You still have a couple days to donate your bicycle-related art to the cause of keeping BICAS rolling next year. Drop off your donations 10 a.m. to 5 p.m. through Nov. 14 at the BICAS shop.
Ever rub a pig's belly or scratch a friendly snout? Here's your chance.
Ironwood swings open its doors and offers a tour of the area's largest sanctuary for abused, neglected and rescued pot bellied pigs. Staff and volunteers can answer your pig-related questions. Nibble on the free food and beverages, too.
Ironwood opened on 40 acres of land in Pinal County two years ago due to overcrowding at three other regional sanctuaries. They provide a permanent home for more than 360 pigs of all ages and sizes. Want to adopt one? They're neutered or spayed, given vaccines and medical care before going home with you. The sanctuary also offers services for current pig owners, often at no cost.

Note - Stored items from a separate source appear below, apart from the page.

Design matrix_mul, start of the top module:
module matrix_mul(
    input wire clk,
    input wire reset,
    input wire start,
    input wire [8:0][7:0] matrix_a,
    input wire [8:0][7:0] matrix_b,
    output reg [8:0][15:0] result,
    output reg done
);
make LEC_CHECK=0 CAP_MARGIN=40 CORE_ASPECT_RATIO=0.5 CORE_MARGIN=2 CORE_UTILIZATION=55 CTS_CLUSTER_DIAMETER=376 CTS_CLUSTER_SIZE=80 HOLD_SLACK_MARGIN=-0.07 SLEW_MARGIN=5 TNS_END_PERCENT=15 finish   # period 10.0 ns
run.sh (not shown) runs the stock make flow with config.mk's settings and CLKGATE_MAP_FILE=.
The starting point produced a clean layout.
Next try:
--- a/flow/config.mk
+++ b/flow/config.mk
@@ -8,2 +8,3 @@
-export CAP_MARGIN = 40
-export CORE_ASPECT_RATIO = 0.5
+export ABC_AREA = 1
+export CAP_MARGIN = 0
+export CORE_ASPECT_RATIO = 0.51
@@ -13 +14 @@
-export CTS_CLUSTER_SIZE = 80
+export CTS_CLUSTER_SIZE = 90
After rerunning: The changed run finished clean. Core utilization decreases by 1.6 points. Sequential share of layout area drops by 0.47 points. Clock-buffer cell count is higher by 1. Maximum frequency increases by 2.6%.
Next try:
==> flow/config.mk (replaced) <==
export PLATFORM = sky130hd
export DESIGN_NAME = matrix_mul
export DESIGN_NICKNAME = matrix_mul
export VERILOG_FILES = /design/flow/design.v
export SDC_FILE = /design/flow/constraint.sdc
export NUM_CORES = 4
export LEC_CHECK = 0
export CAP_MARGIN = 20
export CORE_MARGIN = 2
export CORE_UTILIZATION = 40
export SETUP_SLACK_MARGIN = 2.41
export SLEW_MARGIN = 15
Effect:
- sequential share of layout area goes up by 0.34 points
- hold slack is about the same
- cell count goes down by about a fifth
- global-route usage goes down by 11 points
- area after synthesis goes down by a few percent
- cell area goes down slightly
- worst setup slack is better by 0.26 ns
- wire length goes down by about a fifth

Starting RTL as in the previous note.
==> flow/design.v (excerpt) <==
module matrix_mul(
    input wire clk,
    input wire reset,
    input wire start,
    input wire [8:0][7:0] matrix_a,
    input wire [8:0][7:0] matrix_b,
    output reg [8:0][15:0] result,
    output reg done
);
Settings: LEC_CHECK=0, ABC_AREA=1, CAP_MARGIN=10, CELL_PAD_IN_SITES_DETAIL_PLACEMENT=1, CORE_ASPECT_RATIO=0.81, CORE_MARGIN=2, CORE_UTILIZATION=27, CTS_CLUSTER_DIAMETER=127, CTS_CLUSTER_SIZE=67, GPL_ROUTABILITY_DRIVEN=0, GPL_TIMING_DRIVEN=1, HOLD_SLACK_MARGIN=0.03, PLACE_DENSITY=0.6, SLEW_MARGIN=20, TNS_END_PERCENT=60; clock period 5.05 ns.
The starting point produced a layout that fails on negative setup slack.
Next try:
Settings changed: ABC_AREA 1 to unset, CAP_MARGIN 10 to 20, CELL_PAD_IN_SITES_DETAIL_PLACEMENT 1 to unset, CORE_ASPECT_RATIO 0.81 to unset, CORE_UTILIZATION 27 to 40, CTS_CLUSTER_DIAMETER 127 to unset, CTS_CLUSTER_SIZE 67 to unset, GPL_ROUTABILITY_DRIVEN 0 to unset, GPL_TIMING_DRIVEN 1 to unset, HOLD_SLACK_MARGIN 0.03 to unset, TNS_END_PERCENT 60 to unset.
Clock period 5.05 ns to 7.91 ns, I/O delays scaled along.
Outcome: This time the run completed without violations. Die size shrinks by about 35%. Cell area shrinks by 16%. Via count shrinks by about 32%. Count of clock-buffer cells in the layout does not change. Wire length shrinks by about 40%. Core utilization grows by 13 points. Global-route usage shrinks by 0.55 points.
== run 1 ==
==> flow/design.v (excerpt) <==
module pokey_advanced (
    input clk,               
    input enable_179mhz,     
    input reset_n,           
    input [3:0] addr,        
    input [7:0] din,         
    input we,                
    output reg audio_pwm     
);
Size in the first run: roughly 170 flip-flops, about 9000 um2 of cells after synthesis.
clock: 3.33 ns
lec_check: 0
abc_area: 1
cap_margin: 20
core_margin: 2
core_utilization: 72
cts_cluster_diameter: 352
cts_cluster_size: 95
place_density: 0.4
slew_margin: 20
tns_end_percent: 10
run.sh (not shown) runs the stock make flow with config.mk's settings and CLKGATE_MAP_FILE=.
In run 1 the implementation ran to completion but is not tape-out ready, as the final checks report setup timing.
Input-level comparison between run 2 and run 1:
--- a/flow/config.mk
+++ b/flow/config.mk
@@ -7,10 +7,5 @@
 export LEC_CHECK = 0
-export ABC_AREA = 1
 export CAP_MARGIN = 20
 export CORE_MARGIN = 2
-export CORE_UTILIZATION = 72
-export CTS_CLUSTER_DIAMETER = 352
-export CTS_CLUSTER_SIZE = 95
-export PLACE_DENSITY = 0.4
+export CORE_UTILIZATION = 40
 export SLEW_MARGIN = 20
-export TNS_END_PERCENT = 10
==> flow/constraint.sdc <==
create_clock -name core_clock -period 5.2 [get_ports {clk}]
set_input_delay 1.0400 -clock core_clock [delete_from_list [all_inputs] [get_ports {clk}]]
set_output_delay 1.0400 -clock core_clock [all_outputs]
set_load 0.01 [all_outputs]
[summary]
In the tables for run 1 and run 2, post-synthesis share of cell area spent on and, or, nand and nor gates reads higher with run 1.
Run 2 reports a higher number of standard-cell rows in the floorplan than run 1 does.
Run 2 | stages: all done | timing, DRC, antenna: all pass
Against run 1, power in sequential cells in run 2 fell by more than a quarter.
Measured against each other, run 1 and run 2 differ in sequential share of layout area, the higher figure coming from run 2.
Density: run 2 sparser than run 1
Comparing run 1 and run 2, worst reg-to-reg setup slack is higher on run 2.
Changes in run 3 relative to run 2:
--- a/flow/config.mk
+++ b/flow/config.mk
@@ -8,4 +8,6 @@
 export CAP_MARGIN = 20
+export CORE_ASPECT_RATIO = 0.5
 export CORE_MARGIN = 2
 export CORE_UTILIZATION = 40
+export PLACE_DENSITY = 0.91
 export SLEW_MARGIN = 20
==> flow/constraint.sdc <==
create_clock -name core_clock -period 6.0 [get_ports {clk}]
set_input_delay 1.2000 -clock core_clock [delete_from_list [all_inputs] [get_ports {clk}]]
set_output_delay 1.2000 -clock core_clock [all_outputs]
set_load 0.01 [all_outputs]
Results
The final layouts of run 3 and run 2 pass the timing, DRC and antenna checks. Going from run 2 to run 3, switching power of the nets shows a reduction of 14%; maximum number of pins on one net before global-route repair shows a reduction of about 9%; design area shows a reduction of about 0.4%; HPWL after detailed placement shows an increase of 1.2%. The final reports for run 3 and run 2 show worst slack at placement higher in the former. Compared with run 2, run 3 shows a post-detailed-routing wire length that is 3.5% higher. As far as number of port buffers goes, run 3 and run 2 are indistinguishable; the numbers are identical.
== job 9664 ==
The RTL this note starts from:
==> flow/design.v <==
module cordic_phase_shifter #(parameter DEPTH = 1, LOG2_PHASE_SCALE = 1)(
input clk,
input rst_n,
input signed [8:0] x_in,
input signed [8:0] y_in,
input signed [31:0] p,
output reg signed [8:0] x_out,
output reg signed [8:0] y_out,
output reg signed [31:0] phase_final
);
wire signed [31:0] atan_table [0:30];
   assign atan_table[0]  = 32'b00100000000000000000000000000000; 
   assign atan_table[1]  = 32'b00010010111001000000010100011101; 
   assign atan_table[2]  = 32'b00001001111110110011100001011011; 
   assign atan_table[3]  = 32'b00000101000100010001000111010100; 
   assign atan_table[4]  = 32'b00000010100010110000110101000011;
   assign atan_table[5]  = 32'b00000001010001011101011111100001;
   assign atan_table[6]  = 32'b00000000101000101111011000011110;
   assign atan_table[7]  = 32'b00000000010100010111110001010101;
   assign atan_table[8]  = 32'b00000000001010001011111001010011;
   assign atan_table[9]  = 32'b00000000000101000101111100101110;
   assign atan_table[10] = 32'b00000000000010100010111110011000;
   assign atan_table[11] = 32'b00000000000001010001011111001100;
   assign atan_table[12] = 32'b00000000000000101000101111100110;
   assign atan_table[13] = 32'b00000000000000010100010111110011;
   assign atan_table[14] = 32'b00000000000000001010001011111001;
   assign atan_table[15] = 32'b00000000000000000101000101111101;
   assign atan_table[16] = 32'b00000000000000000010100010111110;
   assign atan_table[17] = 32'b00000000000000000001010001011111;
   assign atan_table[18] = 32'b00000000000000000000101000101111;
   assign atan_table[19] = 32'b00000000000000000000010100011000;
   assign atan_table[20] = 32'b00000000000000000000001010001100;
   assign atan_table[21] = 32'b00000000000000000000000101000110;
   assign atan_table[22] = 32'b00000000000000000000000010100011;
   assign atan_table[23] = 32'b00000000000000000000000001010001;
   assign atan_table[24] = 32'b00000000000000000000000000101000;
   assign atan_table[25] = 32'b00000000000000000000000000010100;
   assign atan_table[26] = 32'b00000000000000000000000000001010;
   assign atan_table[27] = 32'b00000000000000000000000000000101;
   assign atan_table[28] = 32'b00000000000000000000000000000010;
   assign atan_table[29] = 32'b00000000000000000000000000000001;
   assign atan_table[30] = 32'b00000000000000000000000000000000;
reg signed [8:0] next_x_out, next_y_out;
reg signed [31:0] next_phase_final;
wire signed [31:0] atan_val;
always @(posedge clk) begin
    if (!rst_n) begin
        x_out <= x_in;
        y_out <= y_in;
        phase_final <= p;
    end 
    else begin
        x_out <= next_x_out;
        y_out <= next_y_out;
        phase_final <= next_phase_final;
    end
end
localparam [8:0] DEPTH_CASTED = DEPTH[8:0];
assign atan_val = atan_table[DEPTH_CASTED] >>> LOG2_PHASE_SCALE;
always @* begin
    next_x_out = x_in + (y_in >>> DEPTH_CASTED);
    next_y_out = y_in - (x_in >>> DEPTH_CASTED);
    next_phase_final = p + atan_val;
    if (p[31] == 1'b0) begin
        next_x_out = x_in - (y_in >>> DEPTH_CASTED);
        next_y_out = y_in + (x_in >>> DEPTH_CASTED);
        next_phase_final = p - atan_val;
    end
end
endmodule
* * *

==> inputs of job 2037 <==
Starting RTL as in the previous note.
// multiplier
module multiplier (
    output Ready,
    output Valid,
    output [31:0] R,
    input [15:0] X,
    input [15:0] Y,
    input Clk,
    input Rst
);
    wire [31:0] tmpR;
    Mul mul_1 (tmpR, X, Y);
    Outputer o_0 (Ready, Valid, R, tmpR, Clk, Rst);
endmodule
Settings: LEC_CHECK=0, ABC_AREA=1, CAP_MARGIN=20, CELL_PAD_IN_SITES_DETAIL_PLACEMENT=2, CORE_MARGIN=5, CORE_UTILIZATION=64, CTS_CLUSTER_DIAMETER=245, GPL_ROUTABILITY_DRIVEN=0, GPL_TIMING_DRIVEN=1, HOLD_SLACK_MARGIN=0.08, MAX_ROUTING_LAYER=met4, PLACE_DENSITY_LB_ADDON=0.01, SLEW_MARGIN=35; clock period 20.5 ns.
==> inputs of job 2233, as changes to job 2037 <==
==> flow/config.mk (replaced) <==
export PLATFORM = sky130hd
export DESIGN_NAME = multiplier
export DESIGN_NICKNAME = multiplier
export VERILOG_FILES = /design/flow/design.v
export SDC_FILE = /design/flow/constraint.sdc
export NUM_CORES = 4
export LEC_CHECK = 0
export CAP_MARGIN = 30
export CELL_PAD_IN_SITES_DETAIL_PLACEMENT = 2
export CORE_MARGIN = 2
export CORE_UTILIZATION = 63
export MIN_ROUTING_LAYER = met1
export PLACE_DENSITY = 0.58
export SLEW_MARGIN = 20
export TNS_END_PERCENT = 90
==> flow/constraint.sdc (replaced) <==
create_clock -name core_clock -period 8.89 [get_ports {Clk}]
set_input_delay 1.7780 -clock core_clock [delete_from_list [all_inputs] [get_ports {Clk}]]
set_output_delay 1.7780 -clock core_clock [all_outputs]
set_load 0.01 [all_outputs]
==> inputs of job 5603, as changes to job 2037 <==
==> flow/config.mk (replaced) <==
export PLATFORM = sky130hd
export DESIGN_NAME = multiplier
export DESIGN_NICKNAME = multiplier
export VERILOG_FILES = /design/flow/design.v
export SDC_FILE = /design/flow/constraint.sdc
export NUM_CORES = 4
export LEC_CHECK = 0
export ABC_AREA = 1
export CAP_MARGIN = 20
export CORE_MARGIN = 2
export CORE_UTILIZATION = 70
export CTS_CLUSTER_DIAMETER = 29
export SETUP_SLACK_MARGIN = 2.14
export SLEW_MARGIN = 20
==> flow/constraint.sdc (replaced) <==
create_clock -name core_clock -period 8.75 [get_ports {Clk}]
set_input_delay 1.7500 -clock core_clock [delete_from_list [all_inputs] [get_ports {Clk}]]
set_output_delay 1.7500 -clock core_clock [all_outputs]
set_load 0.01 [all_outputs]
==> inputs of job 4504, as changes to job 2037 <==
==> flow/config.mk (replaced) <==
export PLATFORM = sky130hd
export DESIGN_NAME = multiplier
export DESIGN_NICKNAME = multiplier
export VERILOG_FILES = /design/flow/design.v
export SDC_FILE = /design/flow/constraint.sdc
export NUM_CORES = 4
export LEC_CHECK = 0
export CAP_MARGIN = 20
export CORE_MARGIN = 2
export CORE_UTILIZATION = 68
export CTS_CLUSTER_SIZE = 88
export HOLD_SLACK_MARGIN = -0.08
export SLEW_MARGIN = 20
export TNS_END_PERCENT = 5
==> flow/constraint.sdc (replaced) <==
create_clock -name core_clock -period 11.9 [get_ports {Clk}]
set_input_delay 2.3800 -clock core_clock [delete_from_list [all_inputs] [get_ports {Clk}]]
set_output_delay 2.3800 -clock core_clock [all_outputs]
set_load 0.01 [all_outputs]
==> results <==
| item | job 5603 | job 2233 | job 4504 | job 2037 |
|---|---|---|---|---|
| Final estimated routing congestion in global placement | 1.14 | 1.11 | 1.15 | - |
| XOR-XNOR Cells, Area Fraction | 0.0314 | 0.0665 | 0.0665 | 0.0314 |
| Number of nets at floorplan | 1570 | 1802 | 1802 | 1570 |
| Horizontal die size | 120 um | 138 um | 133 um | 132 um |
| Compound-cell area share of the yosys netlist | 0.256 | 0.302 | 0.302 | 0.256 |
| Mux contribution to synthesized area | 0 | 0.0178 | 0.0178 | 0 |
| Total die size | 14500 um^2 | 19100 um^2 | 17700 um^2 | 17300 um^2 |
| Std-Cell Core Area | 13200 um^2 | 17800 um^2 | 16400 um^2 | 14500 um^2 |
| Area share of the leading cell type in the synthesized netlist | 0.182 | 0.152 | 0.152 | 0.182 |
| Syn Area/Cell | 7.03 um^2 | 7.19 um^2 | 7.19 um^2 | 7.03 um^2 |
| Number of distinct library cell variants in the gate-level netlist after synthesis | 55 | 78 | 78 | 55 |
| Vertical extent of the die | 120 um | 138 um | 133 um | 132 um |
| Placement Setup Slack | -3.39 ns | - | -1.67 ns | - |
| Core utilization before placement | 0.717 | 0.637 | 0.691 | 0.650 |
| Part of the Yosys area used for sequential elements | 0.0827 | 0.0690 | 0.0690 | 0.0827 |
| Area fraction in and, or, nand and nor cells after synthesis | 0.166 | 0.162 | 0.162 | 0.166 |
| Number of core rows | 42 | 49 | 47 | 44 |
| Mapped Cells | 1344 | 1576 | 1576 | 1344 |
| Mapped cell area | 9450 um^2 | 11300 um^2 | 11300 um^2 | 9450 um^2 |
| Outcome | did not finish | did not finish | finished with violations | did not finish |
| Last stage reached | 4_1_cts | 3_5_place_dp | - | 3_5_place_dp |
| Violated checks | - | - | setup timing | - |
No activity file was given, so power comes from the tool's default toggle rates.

Call for directions--and say hi to Wilbur for me.
Usually dark alleys are not so inviting. You just get through them as fast as you can.
But during the Back Alley Film Festival, the dark, weedy thoroughfare is its theater du jour. For the fourth year running, Jerseyboy Productions features screenings of independent films from Tucson and beyond. This year, they're even bringing in films produced internationally. They're calling it the Fall Back Alley Film Festival. Three of the films in past programs have gone on to be official selections of Sundance and Slamdance.
Films are projected onto a huge, white screen painted onto the side of a Fourth Avenue building. It's free, but donations support future festivals and any quirky cinema projects Jerseyboy happens to be producing at the moment.
Dress warmly. Bring popcorn. Hang until midnight.
See you in the back alley.
Delicious, filling and a little decadent. That could be the description for most desserts. But a novel?
Bharti Kirchner serves up her new work with the delectable title, Pastries: A Novel of Desserts and Discoveries. Kirchner is the author of several award-winning cookbooks, including The Flavors of India and Vegetarian Burgers. Periodically, she exchanges her chef's hat for a novelist's notebook, leading to the creation of several works of fiction, including Shiva Dancing and Darjeeling.
In her newest novel, Kirchner combines her passions for food and fiction-like ingredients in a classically satisfying recipe. Not surprisingly, the plot centers on the tumultuous life of a Seattle bakery owner where East meets West and sweetness triumphs over heartbreak.
Come hear the Indian-born, Seattle resident, chef and author read you her layer cakes, pastries and other sweet tales.